His father was of German extraction, and his mother was one of the German attendants at the royal palace. Hoppner was consequently brought early under the notice and received the patronage of George III, whose regard for him gave rise to unfounded scandal. As a boy he was a chorister at the royal chapel, but showing strong inclination for art, he in 1775 entered as a student at the Royal Academy. In 1778 he took a silver medal for drawing from the life, and in 1782 the Academy's highest award, the gold medal for historical painting, his subject being King Lear.
He first exhibited at the Royal Academy In 1780. His earliest love was for landscape, but necessity obliged him to turn to the more lucrative business of portrait painting. At once successful, he had throughout life the most fashionable and wealthy sitters, and was the greatest rival of the growing attraction of Lawrence. Ideal subjects were very rarely at tempted by Hoppner, though a "Sleeping Venus," "Belisarius," "Jupiter and Io," a "Bacchante" and "Cupid and Psyche" are mentioned among his works. The prince of Wales visited him especially often, and many of his finest portraits are in the state apartments at St. James's Palace, the best perhaps being those of the prince, the duke and duchess of York, of Lord Rodney and of Lord Nelson, Among his other sitters were Sir Walter Scott, the Duke of Wellington, Frere and Sir George Beaumont.
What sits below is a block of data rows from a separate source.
File: src/rtl/card_dealer_if.sv
// card_dealer_if: engine-side request/response bundle
// plus shoe status for the board-level deck button.
interface card_dealer_if;
  logic       shuffle;
  logic       req_p;
  logic       req_d;
  logic [3:0] cval_p;
  logic       ready_p;
  logic [3:0] cval_d;
  logic       ready_d;
  logic [5:0] cards_left;
  logic       empty;
  logic       busy;
  logic [1:0] debug_state;

  modport master (
    output shuffle, req_p, req_d,
    input  cval_p, ready_p, cval_d, ready_d,
    input  cards_left, empty, busy, debug_state
  );

  modport slave (
    input  shuffle, req_p, req_d,
    output cval_p, ready_p, cval_d, ready_d,
    output cards_left, empty, busy, debug_state
  );
endinterface
[src/rtl/riscv_pkg.sv]
`default_nettype none
// ============================================================================
// Module   : riscv_pkg
// Brief    : Opcodes, sequencer state, writeback-select and fault encodings
//            shared by the multi-cycle sequencer and its opcode decoder.
// Revision : 1.0 - initial release
// ============================================================================
package riscv_pkg;

  localparam logic [6:0] c_op_r      = 7'h33;
  localparam logic [6:0] c_op_i      = 7'h13;
  localparam logic [6:0] c_op_load   = 7'h03;
  localparam logic [6:0] c_op_store  = 7'h23;
  localparam logic [6:0] c_op_branch = 7'h63;
  localparam logic [6:0] c_op_jal    = 7'h6F;
  localparam logic [6:0] c_op_jalr   = 7'h67;
  localparam logic [6:0] c_op_lui    = 7'h37;
  localparam logic [6:0] c_op_auipc  = 7'h17;
  localparam logic [6:0] c_op_system = 7'h73;

  typedef enum logic [2:0] {
    S_FETCH  = 3'd0,
    S_DECODE = 3'd1,
    S_EXEC   = 3'd2,
    S_MEM    = 3'd3,
    S_WB     = 3'd4,
    S_HALT   = 3'd5
  } seq_state_t;

  typedef enum logic [1:0] {
    WB_ALU  = 2'd0,
    WB_LOAD = 2'd1,
    WB_PC4  = 2'd2,
    WB_RSVD = 2'd3
  } wb_sel_t;

  typedef enum logic [1:0] {
    FAULT_NONE    = 2'd0,
    FAULT_ILLEGAL = 2'd1,
    FAULT_TIMEOUT = 2'd2
  } fault_t;

  // One-hot instruction class; all-zero means the opcode is not recognised.
  typedef struct packed {
    logic r;
    logic i;
    logic load;
    logic store;
    logic branch;
    logic jal;
    logic jalr;
    logic lui;
    logic auipc;
    logic system;
  } opclass_t;

endpackage
`default_nettype wire

[src/rtl/riscv_opclass_decoder.sv]
`default_nettype none
// ============================================================================
// Module   : riscv_opclass_decoder
// Brief    : Combinational RV32I major-opcode classifier (one-hot + illegal).
// Revision : 1.0 - initial release
// ============================================================================
module riscv_opclass_decoder
  import riscv_pkg::*;
(
  input  logic [6:0] opcode,
  output opclass_t   cls,
  output logic       illegal
);

  always_comb begin
    cls = '0;
    case (opcode)
      c_op_r:      cls.r      = 1'b1;
      c_op_i:      cls.i      = 1'b1;
      c_op_load:   cls.load   = 1'b1;
      c_op_store:  cls.store  = 1'b1;
      c_op_branch: cls.branch = 1'b1;
      c_op_jal:    cls.jal    = 1'b1;
      c_op_jalr:   cls.jalr   = 1'b1;
      c_op_lui:    cls.lui    = 1'b1;
      c_op_auipc:  cls.auipc  = 1'b1;
      c_op_system: cls.system = 1'b1;
      default:     cls        = '0;
    endcase
  end

  assign illegal = (cls == '0);

endmodule
`default_nettype wire

[src/rtl/riscv_multicycle_sequencer.sv]
`default_nettype none
// ============================================================================
// Module   : riscv_multicycle_sequencer
// Brief    : Multi-cycle RV32I control FSM owning PC, IR, fault and retire count.
// Revision : 1.0 - initial release
// ============================================================================
module riscv_multicycle_sequencer
  import riscv_pkg::*;
#(
  parameter logic [31:0] RESET_PC    = 32'h0,
  parameter int          MEM_TIMEOUT = 16,
  parameter int          CNT_W       = 32
) (
  input  logic             clk,
  input  logic             rst_b,
  input  logic [31:0]      inst,
  output logic [31:0]      inst_addr,
  output logic [31:0]      ir,
  input  logic             branch_taken,
  input  logic [31:0]      branch_target,
  output logic             mem_req,
  output logic             mem_write_en,
  input  logic             mem_ready,
  output logic             rd_we,
  output logic [1:0]       wb_sel,
  output logic             halted,
  output logic [1:0]       fault,
  output logic [CNT_W-1:0] retired
);

  localparam int c_tmo_w = (MEM_TIMEOUT > 1) ? $clog2(MEM_TIMEOUT) : 1;
  localparam logic [c_tmo_w-1:0] c_tmo_last = c_tmo_w'(MEM_TIMEOUT - 1);

  seq_state_t         r_state, w_next_state;
  logic [31:0]        r_pc, w_next_pc;
  logic [31:0]        r_ir;
  fault_t             r_fault, w_next_fault;
  logic [CNT_W-1:0]   r_retired;
  logic [c_tmo_w-1:0] r_tmo_cnt, w_next_tmo;
  logic               w_retire;
  logic [31:0]        w_pc_plus4;
  opclass_t           w_cls;
  logic               w_illegal;
  wb_sel_t            w_wb_sel;

  riscv_opclass_decoder u_decoder (
    .opcode  (r_ir[6:0]),
    .cls     (w_cls),
    .illegal (w_illegal)
  );

  assign w_pc_plus4 = r_pc + 32'd4;

  always_comb begin
    w_next_state = r_state;
    w_next_pc    = r_pc;
    w_next_fault = r_fault;
    w_next_tmo   = r_tmo_cnt;
    w_retire     = 1'b0;
    case (r_state)
      S_FETCH: w_next_state = S_DECODE;
      S_DECODE: begin
        if (w_illegal) begin
          w_next_state = S_HALT;
          w_next_fault = FAULT_ILLEGAL;
        end else if (w_cls.system) begin
          // SYSTEM retires as it stops the core.
          w_next_state = S_HALT;
          w_retire     = 1'b1;
        end else begin
          w_next_state = S_EXEC;
        end
      end
      S_EXEC: begin
        if (w_cls.branch) begin
          w_next_pc    = branch_taken ? branch_target : w_pc_plus4;
          w_retire     = 1'b1;
          w_next_state = S_FETCH;
        end else if (w_cls.load || w_cls.store) begin
          w_next_tmo   = '0;
          w_next_state = S_MEM;
        end else begin
          w_next_state = S_WB;
        end
      end
      S_MEM: begin
        // A completion on the final allowed cycle is still honoured.
        if (mem_ready) begin
          w_next_tmo = '0;
          if (w_cls.store) begin
            w_next_pc    = w_pc_plus4;
            w_retire     = 1'b1;
            w_next_state = S_FETCH;
          end else begin
            w_next_state = S_WB;
          end
        end else if (r_tmo_cnt == c_tmo_last) begin
          w_next_state = S_HALT;
          w_next_fault = FAULT_TIMEOUT;
        end else begin
          w_next_tmo = r_tmo_cnt + c_tmo_w'(1);
        end
      end
      S_WB: begin
        w_next_pc    = (w_cls.jal || w_cls.jalr) ? {branch_target[31:1], 1'b0} : w_pc_plus4;
        w_retire     = 1'b1;
        w_next_state = S_FETCH;
      end
      S_HALT: w_next_state = S_HALT;
      default: w_next_state = S_FETCH;
    endcase
  end

  always_ff @(posedge clk) begin
    if (rst_b) begin
      r_state   <= S_FETCH;
      r_pc      <= RESET_PC;
      r_ir      <= '0;
      r_fault   <= FAULT_NONE;
      r_retired <= '0;
      r_tmo_cnt <= '0;
    end else begin
      r_state   <= w_next_state;
      r_pc      <= w_next_pc;
      r_fault   <= w_next_fault;
      r_tmo_cnt <= w_next_tmo;
      if (r_state == S_FETCH) r_ir <= inst;
      if (w_retire) r_retired <= r_retired + CNT_W'(1);
    end
  end

  always_comb begin
    w_wb_sel = WB_ALU;
    if (r_state == S_WB) begin
      if (w_cls.load)                    w_wb_sel = WB_LOAD;
      else if (w_cls.jal || w_cls.jalr)  w_wb_sel = WB_PC4;
    end
  end

  // Strobes are forced low while reset is asserted, even before the edge.
  assign mem_req      = !rst_b && (r_state == S_MEM);
  assign mem_write_en = mem_req && w_cls.store;
  assign rd_we        = !rst_b && (r_state == S_WB) && (r_ir[11:7] != 5'd0);
  assign wb_sel       = w_wb_sel;
  assign inst_addr    = r_pc;
  assign ir           = r_ir;
  assign halted       = (r_state == S_HALT);
  assign fault        = r_fault;
  assign retired      = r_retired;

endmodule
`default_nettype wire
Competent judges have deemed his most successful works to be his portraits of women and children. A Series of Portraits of Ladies was published by him in 1803, and a volume of translations of Eastern tales into English verse in 1805. The verse is of but mediocre quality. In his later years Hoppner suffered from a chronic disease of the liver. He was confessedly an imitator of Reynolds. When first painted, his works were much admired for the brilliancy and harmony of their colouring, but the injury due to destructive mediums and lapse of time which many of them suffered caused a great depreciation in his reputation. The appearance, however, of some of his pictures in good condition has shown that his fame as a brilliant colourist was well founded. His drawing is faulty, but his touch has qualities of breadth and freedom that give to his paintings a faint reflection of the charm of Reynolds. Hoppner was a man of great social power, and had the knowledge and accomplishments of a man of the world.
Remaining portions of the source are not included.